Come si presenterà in scena tale contrapposizione?
«L’aspetto visivo sarà di grande impatto. Sarà una messinscena essenziale negli spazi, per certi versi astratta, ma anche ricca di materia e atmosfera. Con lo scenografo Dario Gessati e il costumista Tommaso Lagattolla abbiamo lavorato molto sui materiali, sui tessuti e sul richiamo ad alcuni artisti contemporanei, come Jannis Kounellis. Tutto quello che rappresenta il potere temporale è carico di metalli preziosi, e risulta forse più affascinante del mondo della cultura, che abbiamo rappresentato con carta e metalli meno pregiati. Abbiamo esasperato la ricchezza dei costumi babilonesi e la semplicità dei costumi degli ebrei, ma alla fine sarà questa semplicità a convincere, a risultare più immediata e autentica. E poi ho centrato l’azione su alcuni oggetti simbolo (come il libro) e sul dramma tra i protagonisti che è il cuore dell’azione in Nabucco».
Per molti Nabucco è soprattutto un’opera monumentale, qual è la sua visione?
«Per me il grande contrasto fra culture fa da cornice a un dramma borghese con dinamiche tra padre, figlia e figliastra e tra le due sorellastre. Abigaille è un personaggio incredibile: una donna figlia di schiavi adottata da un re. È assolutamente stimolante analizzare il suo senso di frustrazione, la sua smania di affermare sé stessa a discapito degli altri, anche degli affetti, del bene, dell’amore. Alla fine questo senso di frustrazione, questo grande senso d’impotenza che deriva dal non essere in grado di capire i valori reali (come invece, più intelligentemente, fanno la sorella e il padre) fa sì che Abigaille scelga di uccidersi».
Dentro l’opposizione tra cultura e potere temporale, come si colloca quello che per molti è il culmine dell’opera, il coro Va’ pensiero?

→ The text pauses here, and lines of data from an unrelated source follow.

<file path="src/logic/sram_macros.svh">
`ifndef SRAM_MACROS_SVH
`define SRAM_MACROS_SVH

// Half-op entries in the buffer, also the splitter's starting credit count.
`define SRAM_FIFO_DEPTH 4

// Clock cycles in one half-word SRAM access, at least 3.
`define SRAM_HALF_CYCLES 4

// Count within a half access at which read data is captured.
`define SRAM_SAMPLE_CYCLE 2

// Request credits the host holds after reset.
`define SRAM_HOST_CREDITS 1

`endif

</file>
<file path="src/logic/sram_pkg.sv">
`default_nettype none

package sram_pkg;

	// One 32-bit host request.
	typedef struct packed {
		logic write;
		logic [31:0] addr;
		logic [31:0] data;
	} host_req_t;

	// One half-word SRAM operation.
	// Low half goes to the even address, high half to the odd one.
	typedef struct packed {
		logic write;
		logic high;
		logic [17:0] addr;
		logic [15:0] data;
	} half_op_t;

	// Read response back to the host.
	typedef struct packed {
		logic [31:0] data;
	} host_rsp_t;

	// SRAM pins, strobes active low.
	// The data bus is split into output, output enable and input.
	typedef struct packed {
		logic [17:0] addr;
		logic ce_n;
		logic oe_n;
		logic we_n;
		logic lb_n;
		logic ub_n;
		logic [15:0] dq_out;
		logic dq_oe;
	} sram_pins_t;

endpackage

`default_nettype wire

</file>
<file path="src/logic/half_op_fifo.sv">
`default_nettype none
`timescale 1ns/1ps

`include "sram_macros.svh"

module half_op_fifo import sram_pkg::*; (
	input wire i_clock,
	input wire i_reset,
	input logic i_push,
	input half_op_t i_op,
	output logic o_valid,
	output half_op_t o_head,
	input logic i_pop,
	output logic o_credit
);
	localparam int DEPTH = `SRAM_FIFO_DEPTH;
	localparam int PTR_W = (DEPTH > 1) ? $clog2(DEPTH) : 1;
	localparam int CNT_W = $clog2(DEPTH + 1);
	localparam logic [PTR_W-1:0] LAST_PTR = PTR_W'(DEPTH - 1);

	half_op_t mem [DEPTH];
	logic [PTR_W-1:0] wr_ptr;
	logic [PTR_W-1:0] rd_ptr;
	logic [CNT_W-1:0] count;
	logic do_pop;

	assign o_valid = (count != '0);
	assign o_head = mem[rd_ptr];
	assign do_pop = i_pop && o_valid;

	always_ff @(posedge i_clock) begin
		if (i_push)
			mem[wr_ptr] <= i_op;
	end

	// Pointers wrap at the depth, which need not be a power of two.
	always_ff @(posedge i_clock) begin
		if (i_reset) begin
			wr_ptr <= '0;
			rd_ptr <= '0;
		end else begin
			if (i_push)
				wr_ptr <= (wr_ptr == LAST_PTR) ? '0 : wr_ptr + 1'b1;
			if (do_pop)
				rd_ptr <= (rd_ptr == LAST_PTR) ? '0 : rd_ptr + 1'b1;
		end
	end

	// Occupancy, push and pop may land in the same cycle.
	always_ff @(posedge i_clock) begin
		if (i_reset) begin
			count <= '0;
		end else begin
			case ({i_push, do_pop})
				2'b10: count <= count + 1'b1;
				2'b01: count <= count - 1'b1;
				default: count <= count;
			endcase
		end
	end

	// One credit back to the splitter for each freed entry.
	always_ff @(posedge i_clock) begin
		if (i_reset)
			o_credit <= 1'b0;
		else
			o_credit <= do_pop;
	end

	a_no_overflow: assert property (@(posedge i_clock) disable iff (i_reset)
		i_push |-> (count < CNT_W'(DEPTH)) || i_pop);

	a_no_underflow: assert property (@(posedge i_clock) disable iff (i_reset)
		i_pop |-> o_valid);

endmodule

`default_nettype wire

</file>
<file path="src/logic/req_splitter.sv">
`default_nettype none
`timescale 1ns/1ps

`include "sram_macros.svh"

module req_splitter import sram_pkg::*; (
	input wire i_clock,
	input wire i_reset,
	input logic i_req_valid,
	input host_req_t i_req,
	output logic o_req_credit,
	output logic o_half_push,
	output half_op_t o_half_op,
	input logic i_half_credit
);
	localparam int DEPTH = `SRAM_FIFO_DEPTH;
	localparam int CRED_W = $clog2(DEPTH + 1);

	host_req_t req_q;
	logic busy;
	logic phase;
	logic [CRED_W-1:0] credits;
	logic [17:0] word_base;

	// Word address in half-word units, always even.
	assign word_base = {req_q.addr[18:2], 1'b0};

	// Push whenever a request is held and the buffer has room.
	assign o_half_push = busy && (credits != '0);

	always_comb begin
		o_half_op.write = req_q.write;
		o_half_op.high = phase;
		o_half_op.addr = word_base + 18'(phase);
		o_half_op.data = phase ? req_q.data[31:16] : req_q.data[15:0];
	end

	// Request register and phase.
	always_ff @(posedge i_clock) begin
		if (i_reset) begin
			busy <= 1'b0;
			phase <= 1'b0;
		end else if (i_req_valid) begin
			busy <= 1'b1;
			phase <= 1'b0;
		end else if (o_half_push) begin
			phase <= ~phase;
			// High half gone, request register is free.
			if (phase)
				busy <= 1'b0;
		end
	end

	always_ff @(posedge i_clock) begin
		if (i_req_valid)
			req_q <= i_req;
	end

	// Host credit returns the cycle after the high half leaves.
	always_ff @(posedge i_clock) begin
		if (i_reset)
			o_req_credit <= 1'b0;
		else
			o_req_credit <= o_half_push && phase;
	end

	// Buffer credits: one spent per push, one back per FIFO pop.
	always_ff @(posedge i_clock) begin
		if (i_reset) begin
			credits <= CRED_W'(DEPTH);
		end else begin
			case ({o_half_push, i_half_credit})
				2'b10: credits <= credits - 1'b1;
				2'b01: credits <= credits + 1'b1;
				default: credits <= credits;
			endcase
		end
	end

	// The host only issues while it holds a credit, so never into a busy splitter.
	a_no_req_while_busy: assert property (@(posedge i_clock) disable iff (i_reset)
		i_req_valid |-> !busy);

	a_no_push_without_credit: assert property (@(posedge i_clock) disable iff (i_reset)
		o_half_push |-> (credits != '0) && (credits <= CRED_W'(DEPTH)));

endmodule

`default_nettype wire

</file>
<file path="src/logic/sram_sequencer.sv">
`default_nettype none
`timescale 1ns/1ps

`include "sram_macros.svh"

module sram_sequencer import sram_pkg::*; (
	input wire i_clock,
	input wire i_reset,
	input logic i_valid,
	input half_op_t i_head,
	output logic o_pop,
	output sram_pins_t o_sram,
	input logic [15:0] i_sram_dq,
	output logic o_rsp_valid,
	output host_rsp_t o_rsp
);
	localparam int HALF = `SRAM_HALF_CYCLES;
	localparam int CNT_W = $clog2(HALF);
	localparam logic [CNT_W-1:0] LAST = CNT_W'(HALF - 1);
	localparam logic [CNT_W-1:0] SAMPLE = CNT_W'(`SRAM_SAMPLE_CYCLE);
	// Write enable is held low for counts 0 and 1.
	localparam logic [CNT_W-1:0] WE_END = CNT_W'(2);

	logic [CNT_W-1:0] count;
	logic is_write;
	logic is_read;
	logic last_cycle;
	logic sample;
	logic [15:0] low_q;

	assign is_write = i_valid && i_head.write;
	assign is_read = i_valid && !i_head.write;
	assign last_cycle = i_valid && (count == LAST);
	assign sample = is_read && (count == SAMPLE);

	// Entry leaves the FIFO in the last cycle of its access.
	assign o_pop = last_cycle;

	// Access counter. It restarts at 0 for a back-to-back entry.
	always_ff @(posedge i_clock) begin
		if (i_reset)
			count <= '0;
		else if (!i_valid || last_cycle)
			count <= '0;
		else
			count <= count + 1'b1;
	end

	// Pin shaping.
	always_comb begin
		o_sram.addr = i_valid ? i_head.addr : '0;
		o_sram.ce_n = !i_valid;
		// Output enable covers the whole read access.
		o_sram.oe_n = !is_read;
		// SRAM stores on the rising edge of write enable.
		o_sram.we_n = !(is_write && (count < WE_END));
		o_sram.lb_n = 1'b0;
		o_sram.ub_n = 1'b0;
		o_sram.dq_out = i_head.data;
		o_sram.dq_oe = is_write;
	end

	// Low read half waits here for its partner.
	always_ff @(posedge i_clock) begin
		if (sample && !i_head.high)
			low_q <= i_sram_dq;
	end

	// Full word is put together when the high half is sampled.
	always_ff @(posedge i_clock) begin
		if (sample && i_head.high)
			o_rsp.data <= {i_sram_dq, low_q};
	end

	always_ff @(posedge i_clock) begin
		if (i_reset)
			o_rsp_valid <= 1'b0;
		else
			o_rsp_valid <= last_cycle && is_read && i_head.high;
	end

	a_strobes_exclusive: assert property (@(posedge i_clock) disable iff (i_reset)
		!(!o_sram.we_n && !o_sram.oe_n));

	// The FIFO head must not move under an access in progress.
	a_head_stable: assert property (@(posedge i_clock) disable iff (i_reset)
		(i_valid && !o_pop) |=> i_valid && $stable(i_head));

	// A high half always follows its own low half.
	a_half_order: assert property (@(posedge i_clock) disable iff (i_reset)
		(o_pop && !i_head.high) |=> !i_valid || i_head.high);

endmodule

`default_nettype wire

</file>
<file path="src/logic/sram_subsystem.sv">
`default_nettype none
`timescale 1ns/1ps

module sram_subsystem import sram_pkg::*; (
	input wire i_clock,
	input wire i_reset,
	input logic i_req_valid,
	input host_req_t i_req,
	output logic o_req_credit,
	output logic o_rsp_valid,
	output host_rsp_t o_rsp,
	output sram_pins_t o_sram,
	input logic [15:0] i_sram_dq
);
	logic half_push;
	half_op_t half_op;
	logic half_credit;
	logic fifo_valid;
	half_op_t fifo_head;
	logic fifo_pop;

	// Producer.
	req_splitter req_splitter_inst (
		.i_clock(i_clock),
		.i_reset(i_reset),
		.i_req_valid(i_req_valid),
		.i_req(i_req),
		.o_req_credit(o_req_credit),
		.o_half_push(half_push),
		.o_half_op(half_op),
		.i_half_credit(half_credit)
	);

	// Buffer.
	half_op_fifo half_op_fifo_inst (
		.i_clock(i_clock),
		.i_reset(i_reset),
		.i_push(half_push),
		.i_op(half_op),
		.o_valid(fifo_valid),
		.o_head(fifo_head),
		.i_pop(fifo_pop),
		.o_credit(half_credit)
	);

	// Consumer, owns the SRAM pins.
	sram_sequencer sram_sequencer_inst (
		.i_clock(i_clock),
		.i_reset(i_reset),
		.i_valid(fifo_valid),
		.i_head(fifo_head),
		.o_pop(fifo_pop),
		.o_sram(o_sram),
		.i_sram_dq(i_sram_dq),
		.o_rsp_valid(o_rsp_valid),
		.o_rsp(o_rsp)
	);

endmodule

`default_nettype wire

</file>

«Ho pensato che ci fosse semplicemente una cosa da fare: mettere la “p” di “pensiero” in maiuscolo. Intendo “Pensiero” come ragione, cultura, conoscenza. Ho sempre un grande rispetto per il libretto e per la musica, e con questo semplice cambiamento diventa tutto ancora più affascinante: il Pensiero, la Ragione si posa sui clivi e sui colli, arriva ovunque, come se tutta la terra fosse fortunatamente invasa dal pensiero e non solamente da un potere temporale, da una corona, da uno scettro, che sono concetti vuoti. Un pensiero, una conoscenza, un sapere, possono essere tramandati e non si esauriscono con la vita di un individuo. Il potere temporale è limitato nel tempo, legato alla durata della vita di un re. In questa produzione il Pensiero, il Sapere è simboleggiato dalla scrittura, dalla carta, dai libri, che i babilonesi cercano di distruggere ma che un bambino salva. Salva un libro e questo libro ce lo portiamo fino alla fine: è la memoria, quello che siamo in grado di tramandare agli altri, pur nel fasto e nella meraviglia».